Out of all the lines below, count those with the word "polynomial". Give the number only.

[Records drawn from a dataset]
____
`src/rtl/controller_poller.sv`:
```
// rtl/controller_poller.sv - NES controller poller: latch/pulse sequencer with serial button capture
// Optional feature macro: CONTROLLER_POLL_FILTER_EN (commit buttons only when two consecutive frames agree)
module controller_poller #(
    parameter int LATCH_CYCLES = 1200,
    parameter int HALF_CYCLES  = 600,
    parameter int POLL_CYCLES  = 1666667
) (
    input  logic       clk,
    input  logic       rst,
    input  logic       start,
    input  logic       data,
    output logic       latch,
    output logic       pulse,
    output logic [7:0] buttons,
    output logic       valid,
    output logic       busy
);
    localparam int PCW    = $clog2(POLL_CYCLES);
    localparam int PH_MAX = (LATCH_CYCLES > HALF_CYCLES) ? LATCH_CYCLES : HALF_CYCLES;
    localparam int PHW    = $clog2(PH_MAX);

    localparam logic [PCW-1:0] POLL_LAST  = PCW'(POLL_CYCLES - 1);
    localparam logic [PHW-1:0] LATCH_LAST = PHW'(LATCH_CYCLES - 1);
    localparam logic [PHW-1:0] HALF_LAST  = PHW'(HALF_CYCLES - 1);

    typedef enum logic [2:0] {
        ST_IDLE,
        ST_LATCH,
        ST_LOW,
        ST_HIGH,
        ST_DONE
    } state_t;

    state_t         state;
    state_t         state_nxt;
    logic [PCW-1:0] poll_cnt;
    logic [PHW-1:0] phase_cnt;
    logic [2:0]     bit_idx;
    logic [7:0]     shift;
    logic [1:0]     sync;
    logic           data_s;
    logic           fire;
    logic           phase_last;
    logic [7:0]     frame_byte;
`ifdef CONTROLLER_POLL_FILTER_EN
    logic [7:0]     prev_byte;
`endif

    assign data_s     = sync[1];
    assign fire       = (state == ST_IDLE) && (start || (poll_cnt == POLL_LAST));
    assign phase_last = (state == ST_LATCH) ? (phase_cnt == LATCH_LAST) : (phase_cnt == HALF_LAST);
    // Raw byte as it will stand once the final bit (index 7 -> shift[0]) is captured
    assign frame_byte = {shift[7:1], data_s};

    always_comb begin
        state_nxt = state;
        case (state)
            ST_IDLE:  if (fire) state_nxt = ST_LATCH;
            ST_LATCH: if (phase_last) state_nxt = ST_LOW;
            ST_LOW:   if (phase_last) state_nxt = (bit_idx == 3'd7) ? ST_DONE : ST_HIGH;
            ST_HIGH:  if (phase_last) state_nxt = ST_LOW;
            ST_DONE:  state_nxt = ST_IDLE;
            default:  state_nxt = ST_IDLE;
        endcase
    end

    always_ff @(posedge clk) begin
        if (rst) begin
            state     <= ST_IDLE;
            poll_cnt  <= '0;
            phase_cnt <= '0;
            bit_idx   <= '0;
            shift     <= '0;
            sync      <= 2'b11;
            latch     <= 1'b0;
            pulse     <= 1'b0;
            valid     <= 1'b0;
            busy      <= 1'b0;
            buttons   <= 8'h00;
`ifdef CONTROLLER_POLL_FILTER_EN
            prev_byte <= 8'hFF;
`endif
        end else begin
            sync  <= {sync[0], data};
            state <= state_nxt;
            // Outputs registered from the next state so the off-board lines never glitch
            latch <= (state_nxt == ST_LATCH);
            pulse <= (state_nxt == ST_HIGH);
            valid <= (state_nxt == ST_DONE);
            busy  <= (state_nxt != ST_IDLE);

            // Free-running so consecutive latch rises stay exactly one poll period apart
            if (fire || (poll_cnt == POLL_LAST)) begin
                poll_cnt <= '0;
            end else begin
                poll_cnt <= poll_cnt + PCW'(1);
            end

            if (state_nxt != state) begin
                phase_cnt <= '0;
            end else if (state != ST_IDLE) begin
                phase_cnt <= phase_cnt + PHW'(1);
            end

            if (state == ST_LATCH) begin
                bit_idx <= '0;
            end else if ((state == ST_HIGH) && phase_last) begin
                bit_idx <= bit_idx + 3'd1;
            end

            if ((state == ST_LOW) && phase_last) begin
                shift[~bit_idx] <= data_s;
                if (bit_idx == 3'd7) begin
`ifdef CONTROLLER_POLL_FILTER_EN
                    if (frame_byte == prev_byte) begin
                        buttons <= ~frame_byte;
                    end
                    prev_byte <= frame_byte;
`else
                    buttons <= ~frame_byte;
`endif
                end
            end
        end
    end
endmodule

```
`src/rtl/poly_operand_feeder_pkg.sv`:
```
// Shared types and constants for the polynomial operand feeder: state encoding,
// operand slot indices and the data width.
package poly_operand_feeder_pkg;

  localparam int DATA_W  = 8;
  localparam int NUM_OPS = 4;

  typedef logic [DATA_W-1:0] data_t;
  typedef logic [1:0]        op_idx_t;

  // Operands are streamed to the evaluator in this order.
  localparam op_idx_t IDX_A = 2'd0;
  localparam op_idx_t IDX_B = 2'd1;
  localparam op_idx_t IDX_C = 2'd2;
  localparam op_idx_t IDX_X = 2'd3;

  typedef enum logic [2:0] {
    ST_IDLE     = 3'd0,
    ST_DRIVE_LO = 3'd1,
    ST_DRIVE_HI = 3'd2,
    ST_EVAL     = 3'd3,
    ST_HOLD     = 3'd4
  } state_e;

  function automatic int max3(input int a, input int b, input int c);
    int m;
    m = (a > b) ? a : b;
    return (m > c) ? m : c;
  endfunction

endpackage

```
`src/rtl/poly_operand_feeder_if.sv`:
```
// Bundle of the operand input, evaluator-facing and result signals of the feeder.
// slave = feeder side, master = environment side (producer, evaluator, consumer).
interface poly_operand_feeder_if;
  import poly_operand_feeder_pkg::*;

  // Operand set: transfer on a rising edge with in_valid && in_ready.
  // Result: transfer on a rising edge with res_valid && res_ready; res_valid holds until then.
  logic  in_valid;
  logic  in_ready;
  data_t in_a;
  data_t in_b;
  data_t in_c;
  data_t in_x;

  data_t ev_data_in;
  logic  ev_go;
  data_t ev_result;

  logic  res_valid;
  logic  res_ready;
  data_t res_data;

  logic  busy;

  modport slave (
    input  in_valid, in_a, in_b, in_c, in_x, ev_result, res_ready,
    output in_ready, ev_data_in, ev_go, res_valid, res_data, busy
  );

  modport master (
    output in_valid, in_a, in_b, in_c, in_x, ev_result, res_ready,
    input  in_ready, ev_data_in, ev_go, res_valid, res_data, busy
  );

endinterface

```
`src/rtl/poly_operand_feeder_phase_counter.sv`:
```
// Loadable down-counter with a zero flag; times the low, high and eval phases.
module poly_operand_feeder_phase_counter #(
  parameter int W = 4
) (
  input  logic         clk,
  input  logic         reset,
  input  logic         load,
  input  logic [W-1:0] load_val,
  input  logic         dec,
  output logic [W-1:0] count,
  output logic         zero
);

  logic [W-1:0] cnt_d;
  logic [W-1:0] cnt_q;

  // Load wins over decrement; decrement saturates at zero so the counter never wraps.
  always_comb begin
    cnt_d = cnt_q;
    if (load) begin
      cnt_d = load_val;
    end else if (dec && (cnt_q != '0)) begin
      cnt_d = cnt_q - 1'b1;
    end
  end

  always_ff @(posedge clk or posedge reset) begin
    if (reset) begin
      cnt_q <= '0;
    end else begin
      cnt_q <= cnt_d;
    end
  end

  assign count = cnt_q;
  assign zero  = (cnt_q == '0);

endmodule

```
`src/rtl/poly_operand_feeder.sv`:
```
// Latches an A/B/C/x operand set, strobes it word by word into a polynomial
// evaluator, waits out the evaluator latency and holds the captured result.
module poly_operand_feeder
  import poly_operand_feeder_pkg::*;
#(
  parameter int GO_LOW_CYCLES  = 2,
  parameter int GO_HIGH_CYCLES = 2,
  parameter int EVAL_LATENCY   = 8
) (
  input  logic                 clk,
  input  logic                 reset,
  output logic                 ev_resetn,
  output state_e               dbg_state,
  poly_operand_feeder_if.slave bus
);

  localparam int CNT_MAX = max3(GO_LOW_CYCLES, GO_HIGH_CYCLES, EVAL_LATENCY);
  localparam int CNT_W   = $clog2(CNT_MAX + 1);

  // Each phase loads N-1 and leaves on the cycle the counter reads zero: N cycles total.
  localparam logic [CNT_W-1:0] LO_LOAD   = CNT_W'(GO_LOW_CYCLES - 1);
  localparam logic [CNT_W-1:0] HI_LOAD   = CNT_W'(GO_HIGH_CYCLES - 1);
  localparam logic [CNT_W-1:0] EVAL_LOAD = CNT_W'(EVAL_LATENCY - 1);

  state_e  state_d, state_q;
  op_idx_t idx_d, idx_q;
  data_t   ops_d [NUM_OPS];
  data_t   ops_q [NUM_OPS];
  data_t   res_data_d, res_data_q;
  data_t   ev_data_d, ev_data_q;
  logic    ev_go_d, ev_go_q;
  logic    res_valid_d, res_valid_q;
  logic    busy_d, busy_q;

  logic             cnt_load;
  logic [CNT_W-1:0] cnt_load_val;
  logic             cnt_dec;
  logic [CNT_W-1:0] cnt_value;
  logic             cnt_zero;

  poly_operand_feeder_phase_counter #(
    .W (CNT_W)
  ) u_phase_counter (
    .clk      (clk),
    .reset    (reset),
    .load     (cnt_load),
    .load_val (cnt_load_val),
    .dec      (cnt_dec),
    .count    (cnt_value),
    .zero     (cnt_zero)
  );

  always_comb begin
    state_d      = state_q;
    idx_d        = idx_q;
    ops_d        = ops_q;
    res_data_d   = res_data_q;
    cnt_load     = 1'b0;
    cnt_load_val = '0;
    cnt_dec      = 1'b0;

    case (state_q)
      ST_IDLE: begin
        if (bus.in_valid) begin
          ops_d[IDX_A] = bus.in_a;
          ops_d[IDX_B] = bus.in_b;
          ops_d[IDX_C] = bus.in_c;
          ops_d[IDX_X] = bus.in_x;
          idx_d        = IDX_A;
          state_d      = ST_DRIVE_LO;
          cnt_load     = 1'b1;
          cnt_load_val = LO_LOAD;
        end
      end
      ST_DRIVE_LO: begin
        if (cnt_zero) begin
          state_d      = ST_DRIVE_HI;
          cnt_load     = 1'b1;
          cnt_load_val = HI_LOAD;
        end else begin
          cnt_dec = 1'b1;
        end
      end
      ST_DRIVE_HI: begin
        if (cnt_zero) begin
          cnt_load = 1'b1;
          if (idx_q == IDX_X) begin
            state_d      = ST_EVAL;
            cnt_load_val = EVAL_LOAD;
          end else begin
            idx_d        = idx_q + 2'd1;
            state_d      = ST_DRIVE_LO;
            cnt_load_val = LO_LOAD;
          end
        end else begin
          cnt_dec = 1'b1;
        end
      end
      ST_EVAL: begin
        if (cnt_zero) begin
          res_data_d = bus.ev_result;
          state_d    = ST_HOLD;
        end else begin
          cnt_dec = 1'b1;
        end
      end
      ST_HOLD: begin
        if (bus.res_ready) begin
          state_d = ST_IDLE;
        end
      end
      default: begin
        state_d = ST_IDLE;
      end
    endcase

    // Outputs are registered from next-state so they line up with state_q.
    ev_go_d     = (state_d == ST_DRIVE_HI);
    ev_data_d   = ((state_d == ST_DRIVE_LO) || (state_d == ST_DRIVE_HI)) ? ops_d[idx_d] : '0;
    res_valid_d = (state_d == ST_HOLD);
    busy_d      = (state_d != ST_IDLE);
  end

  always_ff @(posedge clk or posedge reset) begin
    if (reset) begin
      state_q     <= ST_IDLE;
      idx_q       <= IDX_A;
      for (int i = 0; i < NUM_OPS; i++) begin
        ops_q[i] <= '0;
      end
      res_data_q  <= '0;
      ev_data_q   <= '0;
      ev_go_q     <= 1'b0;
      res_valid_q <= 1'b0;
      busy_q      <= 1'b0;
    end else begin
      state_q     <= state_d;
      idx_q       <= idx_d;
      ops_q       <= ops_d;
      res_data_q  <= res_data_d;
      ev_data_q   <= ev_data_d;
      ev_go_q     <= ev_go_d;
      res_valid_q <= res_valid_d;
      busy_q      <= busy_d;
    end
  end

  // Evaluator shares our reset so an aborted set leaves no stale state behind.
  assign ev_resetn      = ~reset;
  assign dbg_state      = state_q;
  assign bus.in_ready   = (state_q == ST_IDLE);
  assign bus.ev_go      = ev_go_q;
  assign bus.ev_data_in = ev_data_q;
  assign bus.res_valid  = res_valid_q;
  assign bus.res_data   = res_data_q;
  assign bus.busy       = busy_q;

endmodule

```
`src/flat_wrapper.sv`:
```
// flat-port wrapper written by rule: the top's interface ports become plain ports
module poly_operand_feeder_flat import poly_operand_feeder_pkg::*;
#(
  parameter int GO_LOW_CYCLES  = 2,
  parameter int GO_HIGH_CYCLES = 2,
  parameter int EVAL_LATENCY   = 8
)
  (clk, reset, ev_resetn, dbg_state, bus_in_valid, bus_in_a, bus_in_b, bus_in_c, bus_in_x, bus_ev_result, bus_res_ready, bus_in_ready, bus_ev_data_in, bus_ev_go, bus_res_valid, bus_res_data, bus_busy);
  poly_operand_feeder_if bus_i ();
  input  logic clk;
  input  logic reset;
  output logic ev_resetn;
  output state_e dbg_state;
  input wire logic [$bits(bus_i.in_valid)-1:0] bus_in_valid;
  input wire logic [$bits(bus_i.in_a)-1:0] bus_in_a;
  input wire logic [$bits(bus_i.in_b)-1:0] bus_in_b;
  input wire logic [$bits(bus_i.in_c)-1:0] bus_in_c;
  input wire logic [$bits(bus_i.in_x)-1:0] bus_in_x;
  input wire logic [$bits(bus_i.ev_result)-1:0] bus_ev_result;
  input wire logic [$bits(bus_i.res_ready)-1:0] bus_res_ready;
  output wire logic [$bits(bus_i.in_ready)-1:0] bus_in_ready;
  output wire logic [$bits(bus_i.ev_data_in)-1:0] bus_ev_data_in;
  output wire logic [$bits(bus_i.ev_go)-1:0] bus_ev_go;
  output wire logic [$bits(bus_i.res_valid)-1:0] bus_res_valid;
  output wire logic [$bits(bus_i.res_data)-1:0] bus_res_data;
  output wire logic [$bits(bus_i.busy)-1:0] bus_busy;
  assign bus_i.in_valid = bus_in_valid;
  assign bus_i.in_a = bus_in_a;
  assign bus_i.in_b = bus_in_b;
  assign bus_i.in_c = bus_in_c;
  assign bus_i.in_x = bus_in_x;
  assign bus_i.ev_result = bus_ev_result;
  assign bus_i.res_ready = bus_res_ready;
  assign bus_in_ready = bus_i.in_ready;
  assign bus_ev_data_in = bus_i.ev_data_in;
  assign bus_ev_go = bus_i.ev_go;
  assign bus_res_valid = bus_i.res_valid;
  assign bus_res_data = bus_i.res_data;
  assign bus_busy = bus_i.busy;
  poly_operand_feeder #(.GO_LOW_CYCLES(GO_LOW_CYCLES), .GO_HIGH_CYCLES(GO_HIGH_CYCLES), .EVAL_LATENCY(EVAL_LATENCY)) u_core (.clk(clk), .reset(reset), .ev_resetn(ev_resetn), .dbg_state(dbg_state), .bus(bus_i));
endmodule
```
____
PROBLEM SOLUTION: 2